王国の役人が報告書類を作成し始め、バスシオン公国の職員たちも駆け寄ってきて
「すぐに違法な呪詛品をすべて没収します」
と頭を下げる。
「コウタ、無理しすぎたんじゃないか?」
先輩の赤毛の少女が俺の腕を支えながら声をかける。腕には触手のようにまとわりついたオーラの痕が残っており、嫌な痛みが走る。だが、それを押してでも宝珠を破壊できたのだから後悔はない。
「正直、くたくただ。でも……おかげで大勢の人が救われたなら、それでいいさ」
その言葉を聞いた先輩は、ほっとしたように笑みを浮かべた。シャーレンもようやく落ち着きを取り戻したらしく、遠巻きに呪詛の残留を調べている。
俺たちは各々、やるべき作業を再開する。こうして“闇商人の企み”は頓挫し、バスシオン公国全体に蔓延していた呪詛品の根を断つ大きな一歩となった。
とにもかくにも、任務は完了。俺が膝に手をついて立ち上がろうとしたとき、砕かれた宝珠の欠片を虚ろに見つめていた闇商人が、最後の悪あがきのようにうめく声を上げた。
「……まだだ……私には、まだ“呪詛の研究所”が……!お前たちなんかに、すべては潰せんぞ……!」
その言葉を聞き、シャーレンがきつく睨みつける。たしかに王都近郊の怪しげな研究所で、呪詛品の製造に加担している連中がいるという噂は消えていない。
だが、今はまず目の前にある残骸処理が優先だ。彼らの背後関係は王国が調査を進めることになるだろう。
「とにかく、これで大きな山は越えたな」
倉庫を見回すと、闇商人の子分たちは完全に戦意を失くし、役人や兵士たちに捕らえられている。一方、あちこち散乱していた呪詛品は今まさに回収され、封印袋へ納められつつあった。
「ふう……」
長い吐息がこぼれる。身体のあちこちが痛むが、やり切ったという達成感が全身に広がっていた。未だにこの世界で起きることのスケールは想像を超えるばかりだが、それでも“危険物を安全に処理する”という一点だけは、前の世界でも今の世界でも変わらない。

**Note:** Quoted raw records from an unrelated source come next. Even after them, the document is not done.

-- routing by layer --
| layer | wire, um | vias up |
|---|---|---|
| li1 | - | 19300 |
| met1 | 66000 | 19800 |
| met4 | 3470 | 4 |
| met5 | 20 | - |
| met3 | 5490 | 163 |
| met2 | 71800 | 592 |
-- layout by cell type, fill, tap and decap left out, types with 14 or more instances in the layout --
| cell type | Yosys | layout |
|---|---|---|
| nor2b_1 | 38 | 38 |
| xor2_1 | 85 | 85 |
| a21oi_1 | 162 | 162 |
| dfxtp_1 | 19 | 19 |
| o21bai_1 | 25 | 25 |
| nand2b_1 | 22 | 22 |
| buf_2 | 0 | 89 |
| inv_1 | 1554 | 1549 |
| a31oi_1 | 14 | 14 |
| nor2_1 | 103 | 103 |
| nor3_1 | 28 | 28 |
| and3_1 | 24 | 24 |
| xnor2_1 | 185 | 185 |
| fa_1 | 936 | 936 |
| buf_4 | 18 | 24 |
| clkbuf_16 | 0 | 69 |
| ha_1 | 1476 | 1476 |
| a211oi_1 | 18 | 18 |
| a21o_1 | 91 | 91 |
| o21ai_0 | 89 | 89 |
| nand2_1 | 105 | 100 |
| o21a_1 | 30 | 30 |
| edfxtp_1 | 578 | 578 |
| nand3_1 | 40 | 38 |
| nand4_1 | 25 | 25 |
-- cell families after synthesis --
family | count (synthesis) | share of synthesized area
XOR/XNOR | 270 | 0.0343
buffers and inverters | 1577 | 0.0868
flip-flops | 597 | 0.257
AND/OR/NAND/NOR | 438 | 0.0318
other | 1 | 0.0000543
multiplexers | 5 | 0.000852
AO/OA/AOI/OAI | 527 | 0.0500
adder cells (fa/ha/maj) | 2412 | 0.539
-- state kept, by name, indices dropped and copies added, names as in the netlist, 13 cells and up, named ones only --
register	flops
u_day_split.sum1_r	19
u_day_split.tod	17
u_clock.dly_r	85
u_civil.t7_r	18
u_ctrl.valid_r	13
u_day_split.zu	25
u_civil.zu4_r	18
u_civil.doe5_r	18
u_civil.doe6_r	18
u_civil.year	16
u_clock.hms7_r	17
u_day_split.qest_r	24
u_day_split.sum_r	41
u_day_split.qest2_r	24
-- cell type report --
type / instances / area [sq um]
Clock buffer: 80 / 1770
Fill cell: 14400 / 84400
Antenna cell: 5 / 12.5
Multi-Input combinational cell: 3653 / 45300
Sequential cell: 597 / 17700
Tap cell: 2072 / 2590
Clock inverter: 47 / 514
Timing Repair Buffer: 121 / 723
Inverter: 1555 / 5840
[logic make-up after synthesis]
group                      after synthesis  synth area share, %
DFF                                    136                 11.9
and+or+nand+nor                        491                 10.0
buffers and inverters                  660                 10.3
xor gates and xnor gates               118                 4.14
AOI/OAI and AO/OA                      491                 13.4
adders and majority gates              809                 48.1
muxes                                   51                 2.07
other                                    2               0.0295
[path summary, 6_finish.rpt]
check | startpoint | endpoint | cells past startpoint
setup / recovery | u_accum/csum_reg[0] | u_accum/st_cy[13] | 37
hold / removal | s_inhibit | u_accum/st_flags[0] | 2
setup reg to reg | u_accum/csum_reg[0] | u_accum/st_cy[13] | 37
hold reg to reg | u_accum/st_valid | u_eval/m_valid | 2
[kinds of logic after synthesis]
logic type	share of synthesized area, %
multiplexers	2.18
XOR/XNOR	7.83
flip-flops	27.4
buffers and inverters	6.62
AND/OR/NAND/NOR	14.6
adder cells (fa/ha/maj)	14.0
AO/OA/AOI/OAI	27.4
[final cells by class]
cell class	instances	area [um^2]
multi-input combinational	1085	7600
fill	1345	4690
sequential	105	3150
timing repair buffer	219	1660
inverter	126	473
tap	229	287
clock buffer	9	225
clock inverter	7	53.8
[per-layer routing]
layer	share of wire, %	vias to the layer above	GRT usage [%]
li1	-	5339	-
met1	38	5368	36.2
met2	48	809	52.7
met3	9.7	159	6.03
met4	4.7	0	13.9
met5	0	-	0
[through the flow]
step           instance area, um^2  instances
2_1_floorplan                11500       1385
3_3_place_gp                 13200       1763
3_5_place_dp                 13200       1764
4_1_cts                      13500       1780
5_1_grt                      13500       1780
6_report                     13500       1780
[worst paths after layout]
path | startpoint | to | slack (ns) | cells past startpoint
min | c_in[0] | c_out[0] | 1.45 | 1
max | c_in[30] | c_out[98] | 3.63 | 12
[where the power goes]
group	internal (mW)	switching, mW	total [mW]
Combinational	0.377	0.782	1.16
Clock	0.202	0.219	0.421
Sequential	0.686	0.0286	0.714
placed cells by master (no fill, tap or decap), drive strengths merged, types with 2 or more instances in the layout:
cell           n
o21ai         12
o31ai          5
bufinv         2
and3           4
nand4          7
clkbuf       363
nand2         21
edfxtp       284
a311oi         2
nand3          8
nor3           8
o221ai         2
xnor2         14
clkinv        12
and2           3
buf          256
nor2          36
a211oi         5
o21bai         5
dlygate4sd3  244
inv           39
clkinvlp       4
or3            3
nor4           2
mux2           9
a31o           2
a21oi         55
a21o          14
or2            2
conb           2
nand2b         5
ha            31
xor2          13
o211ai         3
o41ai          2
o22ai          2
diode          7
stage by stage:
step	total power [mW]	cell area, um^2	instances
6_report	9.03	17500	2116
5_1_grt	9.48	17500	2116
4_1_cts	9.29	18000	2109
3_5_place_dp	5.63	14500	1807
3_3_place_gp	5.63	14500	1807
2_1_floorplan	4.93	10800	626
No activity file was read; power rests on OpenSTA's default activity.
`config.mk`:
```
export PLATFORM = sky130hd
export DESIGN_NAME = level_sensor_frame_average_unit
export DESIGN_NICKNAME = d
export VERILOG_FILES = /design/src/lsfa_pkg.sv /design/src/level_sensor_frame_average_unit.sv /design/src/lsfa_div.sv
export SDC_FILE = /design/constraint.sdc
export NUM_CORES = 1
export LEC_CHECK = 0
export ABC_AREA = 0
export BUFFER_PORTS_ARGS = -buffer_cell sky130_fd_sc_hd__buf_4
export CORE_MARGIN = 3
export CORE_UTILIZATION = 40
export CTS_BUF_LIST = sky130_fd_sc_hd__clkbuf_8
export CTS_CLUSTER_DIAMETER = 50
export CTS_CLUSTER_SIZE = 25
export DETAILED_ROUTE_END_ITERATION = 6
export PLACE_DENSITY = 0.56
export REMOVE_ABC_BUFFERS = 1
export SETUP_SLACK_MARGIN = 0.1
export SYNTH_ARGS = -nofsm -noshare
export SYNTH_HDL_FRONTEND = slang
export SYNTH_SLANG_ARGS = --single-unit
export TNS_END_PERCENT = 100
```
`constraint.sdc`:
```
create_clock -name clk -period 11.9 [get_ports clk]
set_input_delay 1.785 -clock clk [delete_from_list [all_inputs] [get_ports clk]]
set_output_delay 1.785 -clock clk [all_outputs]
set_load 0.01 [all_outputs]
```
<file path="config.mk">
export PLATFORM = sky130hd
export DESIGN_NAME = pnsr_queue
export DESIGN_NICKNAME = d
export VERILOG_FILES = /design/src/rtl/pnsr_pkg.sv /design/src/rtl/pnsr_queue.sv
export SDC_FILE = /design/constraint.sdc
export NUM_CORES = 1
export LEC_CHECK = 0
export ABC_AREA = 1
export BUFFER_PORTS_ARGS = -buffer_cell sky130_fd_sc_hd__buf_2
export CORE_UTILIZATION = 61
export DETAILED_ROUTE_END_ITERATION = 12
export GPL_TIMING_DRIVEN = 0
export PLACE_DENSITY = 0.9
export SYNTH_ARGS = -nofsm -noshare
export SYNTH_HDL_FRONTEND = slang
export SYNTH_SLANG_ARGS = --single-unit
</file>
<file path="constraint.sdc">
create_clock -name clock -period 3.3 [get_ports clock]
set_input_delay 0.66 -clock clock [delete_from_list [all_inputs] [get_ports clock]]
set_output_delay 0.66 -clock clock [all_outputs]
set_load 0.005 [all_outputs]
</file>
<file path="src/rtl/pnsr_pkg.sv">
// shared types, codes and raster function for the packed nibble span raster engine
package pnsr_pkg;

   localparam int ROW_W = 8;
   localparam int COL_W = 9;
   localparam int BYTE_IDX_W = COL_W - 1;
   localparam int MAX_ROWS = 1 << ROW_W;

   localparam int QUEUE_PTR_W = 2;
   localparam int QUEUE_DEPTH = 1 << QUEUE_PTR_W;

   localparam logic [7:0] NIB_HI_MASK = 8'hF0;
   localparam logic [7:0] NIB_LO_MASK = 8'h0F;

   localparam logic KIND_PAINT = 1'b0;
   localparam logic KIND_READ  = 1'b1;

   typedef enum logic [2:0] {
      MODE_SET    = 3'd0,
      MODE_OR     = 3'd1,
      MODE_ORNOT  = 3'd2,
      MODE_AND    = 3'd3,
      MODE_ANDNOT = 3'd4,
      MODE_XOR    = 3'd5,
      MODE_INVERT = 3'd6,
      MODE_NOOP   = 3'd7
   } raster_mode_type;

   typedef enum logic [1:0] {
      OP_NONE  = 2'd0,
      OP_PAINT = 2'd1,
      OP_READ  = 2'd2
   } cmd_op_type;

   typedef struct packed {
      cmd_op_type            op;
      logic                  was_read;
      logic [ROW_W-1:0]      row;
      logic [BYTE_IDX_W-1:0] byte_first;
      logic [BYTE_IDX_W-1:0] byte_last;
      logic [1:0]            mask_first;  // {high nibble, low nibble}
      logic [1:0]            mask_last;
      logic                  nib_lo;
      logic [3:0]            color;
      raster_mode_type       mode;
   } pnsr_cmd_type;

   function automatic logic [3:0] raster_nib(raster_mode_type m, logic [3:0] old,
                                             logic [3:0] c);
      logic [3:0] r;
      case (m)
         MODE_SET:    r = c;
         MODE_OR:     r = old | c;
         MODE_ORNOT:  r = old | ~c;
         MODE_AND:    r = old & c;
         MODE_ANDNOT: r = old & ~c;
         MODE_XOR:    r = old ^ c;
         MODE_INVERT: r = old ^ NIB_LO_MASK[3:0];
         default:     r = old;
      endcase
      return r;
   endfunction

endpackage

</file>
<file path="src/rtl/pnsr_queue.sv">
// small command queue between front end and span engine
module pnsr_queue (
   input  logic                   clock,
   input  logic                   reset,
   input  logic                   push,
   input  pnsr_pkg::pnsr_cmd_type din,
   output logic                   full,
   input  logic                   pop,
   output pnsr_pkg::pnsr_cmd_type dout,
   output logic                   empty
);
   import pnsr_pkg::*;

   pnsr_cmd_type           slots [QUEUE_DEPTH];
   logic [QUEUE_PTR_W-1:0] wr_ptr_ff, wr_ptr_in;
   logic [QUEUE_PTR_W-1:0] rd_ptr_ff, rd_ptr_in;
   logic [QUEUE_PTR_W:0]   cnt_ff, cnt_in;

   assign full  = cnt_ff == (QUEUE_PTR_W + 1)'(QUEUE_DEPTH);
   assign empty = cnt_ff == '0;
   assign dout  = slots[rd_ptr_ff];

   always_comb begin
      wr_ptr_in = push ? wr_ptr_ff + 1'b1 : wr_ptr_ff;
      rd_ptr_in = pop  ? rd_ptr_ff + 1'b1 : rd_ptr_ff;
      cnt_in    = cnt_ff;
      if (push && !pop) begin
         cnt_in = cnt_ff + 1'b1;
      end else if (pop && !push) begin
         cnt_in = cnt_ff - 1'b1;
      end
   end

   always_ff @(posedge clock) begin
      if (reset) begin
         wr_ptr_ff <= '0;
         rd_ptr_ff <= '0;
         cnt_ff    <= '0;
      end else begin
         wr_ptr_ff <= wr_ptr_in;
         rd_ptr_ff <= rd_ptr_in;
         cnt_ff    <= cnt_in;
      end
   end

   always_ff @(posedge clock) begin
      if (push) begin
         slots[wr_ptr_ff] <= din;
      end
   end

endmodule

</file>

こうして闇商人の野望は潰え、違法呪詛品は廃棄される運命となった。馬鹿にされても「元ゴミ収集員の底力」を見せつけることができたのは、俺にとって大きな自信になる。
しかし、闇商人が最後に吐き捨てた言葉が胸に引っかかる。“研究所”という新たな火種。俺が廃棄士として真に平穏な日々を取り戻すには、まだ越えねばならない壁が幾つも残っているのだろう。
だが、今はただ、任務を果たした安堵に浸りたい。
砕かれた宝珠のかけらが、倉庫の床で静かに光を失っていくのを横目に見ながら、俺はくたくたになった身体を引きずり、仲間たちと勝利の余韻を噛みしめるのだった。